■ **TASK INSTRUCTIONS**:
Search the data for the string "assign" and extract every line where it appears.
================================
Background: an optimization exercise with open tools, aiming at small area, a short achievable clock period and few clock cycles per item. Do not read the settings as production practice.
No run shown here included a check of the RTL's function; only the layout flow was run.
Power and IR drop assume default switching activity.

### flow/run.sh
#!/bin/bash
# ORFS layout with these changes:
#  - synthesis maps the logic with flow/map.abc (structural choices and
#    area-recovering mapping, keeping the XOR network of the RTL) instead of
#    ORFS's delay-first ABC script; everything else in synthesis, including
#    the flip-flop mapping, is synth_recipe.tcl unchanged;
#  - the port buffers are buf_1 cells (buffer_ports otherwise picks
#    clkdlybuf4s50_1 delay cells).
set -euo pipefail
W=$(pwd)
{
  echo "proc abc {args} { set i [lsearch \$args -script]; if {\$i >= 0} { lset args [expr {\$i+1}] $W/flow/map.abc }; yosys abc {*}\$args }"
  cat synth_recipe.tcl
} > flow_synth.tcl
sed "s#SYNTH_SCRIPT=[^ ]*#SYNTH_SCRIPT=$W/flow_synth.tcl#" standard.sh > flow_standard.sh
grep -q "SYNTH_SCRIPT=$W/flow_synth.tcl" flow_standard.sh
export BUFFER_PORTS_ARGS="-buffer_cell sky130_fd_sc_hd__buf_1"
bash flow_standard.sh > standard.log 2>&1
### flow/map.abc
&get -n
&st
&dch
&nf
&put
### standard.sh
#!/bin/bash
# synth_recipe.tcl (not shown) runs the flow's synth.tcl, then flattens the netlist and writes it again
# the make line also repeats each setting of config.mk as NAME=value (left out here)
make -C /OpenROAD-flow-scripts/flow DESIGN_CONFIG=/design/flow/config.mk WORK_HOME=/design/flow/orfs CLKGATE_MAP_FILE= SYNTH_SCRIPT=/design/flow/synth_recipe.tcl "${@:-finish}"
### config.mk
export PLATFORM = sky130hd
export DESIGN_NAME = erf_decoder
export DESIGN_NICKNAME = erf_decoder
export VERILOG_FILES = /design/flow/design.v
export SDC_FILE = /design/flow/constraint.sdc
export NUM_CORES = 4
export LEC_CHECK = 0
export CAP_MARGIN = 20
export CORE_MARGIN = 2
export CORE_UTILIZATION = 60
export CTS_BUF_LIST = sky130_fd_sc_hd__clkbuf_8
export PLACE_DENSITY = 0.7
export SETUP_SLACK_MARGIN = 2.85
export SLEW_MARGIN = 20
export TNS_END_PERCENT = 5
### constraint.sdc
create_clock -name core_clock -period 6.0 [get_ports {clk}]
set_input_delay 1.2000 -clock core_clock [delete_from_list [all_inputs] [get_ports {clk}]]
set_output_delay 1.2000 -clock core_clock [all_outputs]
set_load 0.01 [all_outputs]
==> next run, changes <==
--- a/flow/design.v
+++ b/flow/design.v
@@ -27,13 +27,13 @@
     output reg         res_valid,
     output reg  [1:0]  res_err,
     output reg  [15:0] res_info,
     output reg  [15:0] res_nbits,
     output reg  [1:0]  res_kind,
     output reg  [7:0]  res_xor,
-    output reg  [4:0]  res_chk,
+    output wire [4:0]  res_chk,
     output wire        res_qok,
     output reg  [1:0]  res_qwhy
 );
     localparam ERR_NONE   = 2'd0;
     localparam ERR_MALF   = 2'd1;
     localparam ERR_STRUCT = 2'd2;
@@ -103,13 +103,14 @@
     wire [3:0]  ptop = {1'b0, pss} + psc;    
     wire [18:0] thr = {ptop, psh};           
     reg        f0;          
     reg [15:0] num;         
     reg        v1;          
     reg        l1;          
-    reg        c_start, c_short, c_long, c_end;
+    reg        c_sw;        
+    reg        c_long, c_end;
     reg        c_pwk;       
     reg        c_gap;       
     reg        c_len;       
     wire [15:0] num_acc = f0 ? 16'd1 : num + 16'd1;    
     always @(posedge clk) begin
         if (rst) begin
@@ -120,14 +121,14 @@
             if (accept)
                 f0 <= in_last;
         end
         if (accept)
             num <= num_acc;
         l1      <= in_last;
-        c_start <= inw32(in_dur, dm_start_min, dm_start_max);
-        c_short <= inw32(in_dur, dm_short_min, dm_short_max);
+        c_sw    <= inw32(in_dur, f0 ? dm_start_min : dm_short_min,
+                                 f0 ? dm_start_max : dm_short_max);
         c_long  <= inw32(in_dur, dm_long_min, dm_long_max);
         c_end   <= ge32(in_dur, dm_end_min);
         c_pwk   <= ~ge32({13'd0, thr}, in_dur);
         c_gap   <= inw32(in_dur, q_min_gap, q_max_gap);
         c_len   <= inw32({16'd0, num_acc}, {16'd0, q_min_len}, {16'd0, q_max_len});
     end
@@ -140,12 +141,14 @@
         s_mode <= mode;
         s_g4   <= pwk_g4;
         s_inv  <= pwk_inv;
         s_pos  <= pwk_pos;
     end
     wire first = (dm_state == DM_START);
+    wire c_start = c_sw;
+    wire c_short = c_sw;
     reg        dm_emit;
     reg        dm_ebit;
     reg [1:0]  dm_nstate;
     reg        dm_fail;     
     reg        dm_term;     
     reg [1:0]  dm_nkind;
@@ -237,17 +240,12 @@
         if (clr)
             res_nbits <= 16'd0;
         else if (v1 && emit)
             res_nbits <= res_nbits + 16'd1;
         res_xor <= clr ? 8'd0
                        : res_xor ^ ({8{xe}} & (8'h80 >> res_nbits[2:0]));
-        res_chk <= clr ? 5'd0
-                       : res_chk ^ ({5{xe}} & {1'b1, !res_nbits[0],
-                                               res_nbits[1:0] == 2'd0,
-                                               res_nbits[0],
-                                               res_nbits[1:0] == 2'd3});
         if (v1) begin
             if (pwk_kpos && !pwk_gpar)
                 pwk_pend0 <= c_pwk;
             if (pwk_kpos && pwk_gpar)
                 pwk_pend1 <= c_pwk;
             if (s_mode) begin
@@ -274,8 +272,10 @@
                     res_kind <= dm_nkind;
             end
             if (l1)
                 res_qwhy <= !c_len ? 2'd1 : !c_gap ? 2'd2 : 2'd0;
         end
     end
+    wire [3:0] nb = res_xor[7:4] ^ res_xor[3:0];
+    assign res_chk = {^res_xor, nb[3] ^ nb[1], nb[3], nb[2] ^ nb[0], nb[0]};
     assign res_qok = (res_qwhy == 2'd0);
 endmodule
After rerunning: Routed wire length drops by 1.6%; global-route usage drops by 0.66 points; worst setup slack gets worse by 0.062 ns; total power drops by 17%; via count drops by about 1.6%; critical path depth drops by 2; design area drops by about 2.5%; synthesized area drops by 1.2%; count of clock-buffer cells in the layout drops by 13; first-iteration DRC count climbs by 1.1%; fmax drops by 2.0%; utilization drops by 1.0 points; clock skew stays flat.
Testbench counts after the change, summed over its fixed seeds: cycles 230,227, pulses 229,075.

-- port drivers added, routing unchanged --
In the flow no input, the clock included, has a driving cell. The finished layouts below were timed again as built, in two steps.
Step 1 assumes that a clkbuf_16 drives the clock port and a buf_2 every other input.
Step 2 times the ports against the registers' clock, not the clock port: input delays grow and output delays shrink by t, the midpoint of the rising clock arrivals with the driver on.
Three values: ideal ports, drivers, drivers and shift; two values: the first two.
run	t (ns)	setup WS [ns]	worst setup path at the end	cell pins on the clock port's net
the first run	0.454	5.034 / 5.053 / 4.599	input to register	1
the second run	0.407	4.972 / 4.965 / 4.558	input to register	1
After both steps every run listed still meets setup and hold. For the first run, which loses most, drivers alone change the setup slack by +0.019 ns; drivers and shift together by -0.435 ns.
================================
■ **EXERCISE ANSWER**:
+    assign res_chk = {^res_xor, nb[3] ^ nb[1], nb[3], nb[2] ^ nb[0], nb[0]};
     assign res_qok = (res_qwhy == 2'd0);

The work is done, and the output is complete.